第21章 インターハイ予選 対常波戦
階段を抜けた先、すぐに抜けた大きなホールではまだ入り口から続々と選手たちが入ってくるのが見える。
行き交う人たちの間を通り抜けて、反対側に抜けようと身構えた時だった。
入り口から入ってくる見覚えのあるジャージと顔に、思わず顔が緩んだ。
駆け寄ってみると、あちらの1人がこちらに気付いたようで、サッと手を上げて笑ってくれた。
『岩泉さんっ。』
「よー、烏野の敏腕マネージャー。」
『びっびんわ。っですっ。』
「はっは!わりーわりー。ちゃんと覚えてる。」
『花巻さんも、松川さんもおはようございます。金田一さん、国見さんも、おはようございます。』
集まっている面々に順番に挨拶をすると、皆口々に挨拶を返してくれた。
1度会ったことがあるだけだし、忘れられてしまっていたらどうしようと思ったけれど、そんなことがなかったようで良かった。

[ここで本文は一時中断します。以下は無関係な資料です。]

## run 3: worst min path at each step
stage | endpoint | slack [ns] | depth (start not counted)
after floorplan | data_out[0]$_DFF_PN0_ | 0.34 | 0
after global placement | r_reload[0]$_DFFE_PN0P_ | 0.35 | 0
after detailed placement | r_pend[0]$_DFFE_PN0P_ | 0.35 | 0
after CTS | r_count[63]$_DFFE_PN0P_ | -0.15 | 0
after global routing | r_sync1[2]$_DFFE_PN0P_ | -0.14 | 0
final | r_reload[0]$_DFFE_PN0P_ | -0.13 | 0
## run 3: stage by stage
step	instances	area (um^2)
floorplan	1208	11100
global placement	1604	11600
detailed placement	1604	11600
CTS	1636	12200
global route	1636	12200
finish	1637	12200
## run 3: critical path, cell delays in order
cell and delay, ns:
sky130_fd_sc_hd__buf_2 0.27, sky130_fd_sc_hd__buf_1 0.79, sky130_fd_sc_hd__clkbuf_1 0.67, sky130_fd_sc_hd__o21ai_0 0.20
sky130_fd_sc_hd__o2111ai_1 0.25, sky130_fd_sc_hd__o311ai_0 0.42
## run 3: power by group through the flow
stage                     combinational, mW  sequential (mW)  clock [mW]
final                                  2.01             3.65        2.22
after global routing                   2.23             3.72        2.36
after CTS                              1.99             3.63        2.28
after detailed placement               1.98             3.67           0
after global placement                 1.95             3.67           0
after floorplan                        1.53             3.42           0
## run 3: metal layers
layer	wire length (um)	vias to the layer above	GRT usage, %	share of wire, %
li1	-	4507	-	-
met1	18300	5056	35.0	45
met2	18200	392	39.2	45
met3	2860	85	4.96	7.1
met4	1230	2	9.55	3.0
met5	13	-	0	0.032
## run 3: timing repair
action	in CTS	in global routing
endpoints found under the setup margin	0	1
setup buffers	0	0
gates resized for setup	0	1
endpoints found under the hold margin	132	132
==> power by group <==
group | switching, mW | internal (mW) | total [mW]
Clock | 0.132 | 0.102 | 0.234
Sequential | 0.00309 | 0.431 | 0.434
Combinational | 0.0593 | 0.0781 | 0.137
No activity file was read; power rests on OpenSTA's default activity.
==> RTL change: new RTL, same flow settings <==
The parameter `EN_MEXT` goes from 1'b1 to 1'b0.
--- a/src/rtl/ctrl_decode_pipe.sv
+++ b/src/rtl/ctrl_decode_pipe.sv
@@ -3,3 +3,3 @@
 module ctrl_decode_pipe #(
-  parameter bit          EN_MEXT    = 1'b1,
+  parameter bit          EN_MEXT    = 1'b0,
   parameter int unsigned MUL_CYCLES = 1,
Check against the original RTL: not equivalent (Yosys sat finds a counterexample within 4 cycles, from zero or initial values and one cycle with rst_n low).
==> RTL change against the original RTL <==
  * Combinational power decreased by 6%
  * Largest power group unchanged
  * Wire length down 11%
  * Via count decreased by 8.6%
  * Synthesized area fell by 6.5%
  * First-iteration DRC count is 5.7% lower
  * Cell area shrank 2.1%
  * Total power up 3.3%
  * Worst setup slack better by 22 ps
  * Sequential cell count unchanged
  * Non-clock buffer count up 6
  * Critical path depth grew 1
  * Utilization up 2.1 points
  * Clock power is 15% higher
$ cat src/rtl/lathe_ctrl_pkg.sv
// lathe_ctrl_pkg: mode encodings, channel state type and default widths shared by the lathe timer controller
package lathe_ctrl_pkg;
  localparam logic [1:0] MODE_OFF = 2'b00;
  localparam logic [1:0] MODE_MAN = 2'b01;
  localparam logic [1:0] MODE_TON = 2'b10;
  localparam logic [1:0] MODE_TOF = 2'b11;
  localparam int DEF_CNT_W = 16;
  typedef enum logic [2:0] {ST_IDLE, ST_DON, ST_ACT, ST_DOFF, ST_LOCK} ch_state_t;
endpackage

$ cat src/rtl/lathe_ch_timer.sv
// lathe_ch_timer: one channel mode FSM with delay counter and preset compare
module lathe_ch_timer
  import lathe_ctrl_pkg::*;
#(
  parameter int CNT_W = DEF_CNT_W
) (
  input  logic             clk,
  input  logic             reset,
  input  logic             i_ena,
  input  logic             i_tick,
  input  logic             i_estop,
  input  logic             i_start,
  input  logic [1:0]       i_mode,
  input  logic [CNT_W-1:0] i_on_pre,
  input  logic [CNT_W-1:0] i_off_pre,
  output logic             o_ctrl,
  output logic             o_busy,
  output logic             o_lockout
);
  ch_state_t r_st, w_st;
  logic [CNT_W-1:0] r_cnt, w_cnt, w_inc;
  logic [1:0] r_mode;
  logic r_ctrl, w_on_hit, w_off_hit, w_mchg;
  assign w_inc = &r_cnt ? r_cnt : r_cnt + CNT_W'(1);
  // widened compare so cnt+1 cannot wrap at the saturation value
  assign w_on_hit = ({1'b0, r_cnt} + (CNT_W+1)'(1)) >= {1'b0, i_on_pre};
  assign w_off_hit = ({1'b0, r_cnt} + (CNT_W+1)'(1)) >= {1'b0, i_off_pre};
  assign w_mchg = i_mode != r_mode;
  always_comb begin
    w_st = r_st;
    w_cnt = r_cnt;
    case (r_st)
      ST_IDLE: if (i_start && i_mode != MODE_OFF) begin
        w_st = (i_mode == MODE_TON && i_on_pre != '0) ? ST_DON : ST_ACT;
        w_cnt = '0;
      end
      ST_DON: if (!i_start) begin
        w_st = ST_IDLE;
        w_cnt = '0;
      end else if (i_tick) begin
        w_st = w_on_hit ? ST_ACT : ST_DON;
        w_cnt = w_on_hit ? '0 : w_inc;
      end
      ST_ACT: if (!i_start) begin
        w_st = (i_mode == MODE_TOF && i_off_pre != '0) ? ST_DOFF : ST_IDLE;
        w_cnt = '0;
      end
      ST_DOFF: if (i_start) begin
        w_st = ST_ACT;
        w_cnt = '0;
      end else if (i_tick) begin
        w_st = w_off_hit ? ST_IDLE : ST_DOFF;
        w_cnt = w_off_hit ? '0 : w_inc;
      end
      ST_LOCK: if (!i_estop && !i_start) w_st = ST_IDLE;
      default: w_st = ST_IDLE;
    endcase
    if (w_mchg && r_st != ST_IDLE && r_st != ST_LOCK) begin
      w_st = ST_IDLE;
      w_cnt = '0;
    end
    if (i_estop) begin
      w_st = ST_LOCK;
      w_cnt = '0;
    end
  end
  always_ff @(posedge clk or posedge reset) begin
    if (reset) begin
      r_st <= ST_IDLE;
      r_cnt <= '0;
      r_mode <= MODE_OFF;
      r_ctrl <= 1'b0;
    end else if (i_ena) begin
      r_st <= w_st;
      r_cnt <= w_cnt;
      r_mode <= i_mode;
      r_ctrl <= (w_st == ST_ACT) || (w_st == ST_DOFF);
    end
  end
  assign o_ctrl = r_ctrl;
  assign o_busy = (r_st == ST_DON) || (r_st == ST_DOFF);
  assign o_lockout = r_st == ST_LOCK;
endmodule
===== src/rtl/ps2_pkg.sv =====
// -----------------------------------------------------------------------------
// ps2_pkg
// Shared definitions for the PS/2 host-side logic.
// Contents:
//   - ps2_state_t : host transmitter state encoding
//   - PS2_*_FE    : falling-edge numbers within a host-to-device frame
//   - CMD_*/RESP_*: common keyboard command and response bytes
//   - odd_parity  : parity bit that makes a data byte plus parity odd
// -----------------------------------------------------------------------------
package ps2_pkg;

  typedef enum logic [2:0] {
    IDLE      = 3'd0,
    INHIBIT   = 3'd1,
    REQ       = 3'd2,
    SEND      = 3'd3,
    WAIT_IDLE = 3'd4
  } ps2_state_t;

  // Device clock falling edges in one host-to-device frame.
  localparam logic [3:0] PS2_FRAME_FE  = 4'd11;
  localparam logic [3:0] PS2_ACK_FE    = 4'd11;
  localparam logic [3:0] PS2_LAST_DATA = 4'd8;
  localparam logic [3:0] PS2_PARITY_FE = 4'd9;
  localparam logic [3:0] PS2_STOP_FE   = 4'd10;

  localparam logic [7:0] CMD_SET_LEDS  = 8'hED;
  localparam logic [7:0] CMD_RESET     = 8'hFF;
  localparam logic [7:0] RESP_ACK      = 8'hFA;

  // Odd parity: the returned bit makes the total count of ones odd.
  function automatic logic odd_parity(input logic [7:0] i_d);
    return ~^i_d;
  endfunction

endpackage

周りを見渡して、一番賑やかな人がいないことにすぐ気付く。
『あれ?そういえば、及川さんがいないですね。』
「ブフッ、そういえば、だとよ。うちの学校見て、まず及川探さねーのさすがだな。ザマーミロ、クソ川。」
岩泉さんは大きな声で笑うと、私の頭をポンポン撫でた。
『岩泉さん?』
「あいつな、外で他校の女子に捕まってんだよ。」
『ふわぁ、そうなんですね。…及川さん、とってもお優しいですし、やっぱりもてるんですねー。』
「今から呼びに行くけど、着いてくるか?」
『へっ?あ、どうしましょう。』
アップが始まるまでは、ドリンクの準備をするだけならばまだ少し余裕がありそうだし、この前のお礼も是非及川さんにしたいところだ。
5分程度で戻れれば問題ないだろうか、と時計を見て考える。
『えっと、少しお礼をしたいこともあるので、よろしくお願いします。』
「おう。」
歩き出した岩泉さんの後をついて歩く。
岩泉さんは背の高いメンバーの多い青葉城西では大きさが目立たないけれど、一般的な男性としては十分に大きな体格をしている。
そんな彼の背中はとっても大きい。
そんな大きな背中を追いかけているとあっという間に外に出て、入り口のすぐ側から女子の黄色い歓声が聞こえてくる。
背中越しに覗いてみると、及川さんが女子に囲まれている。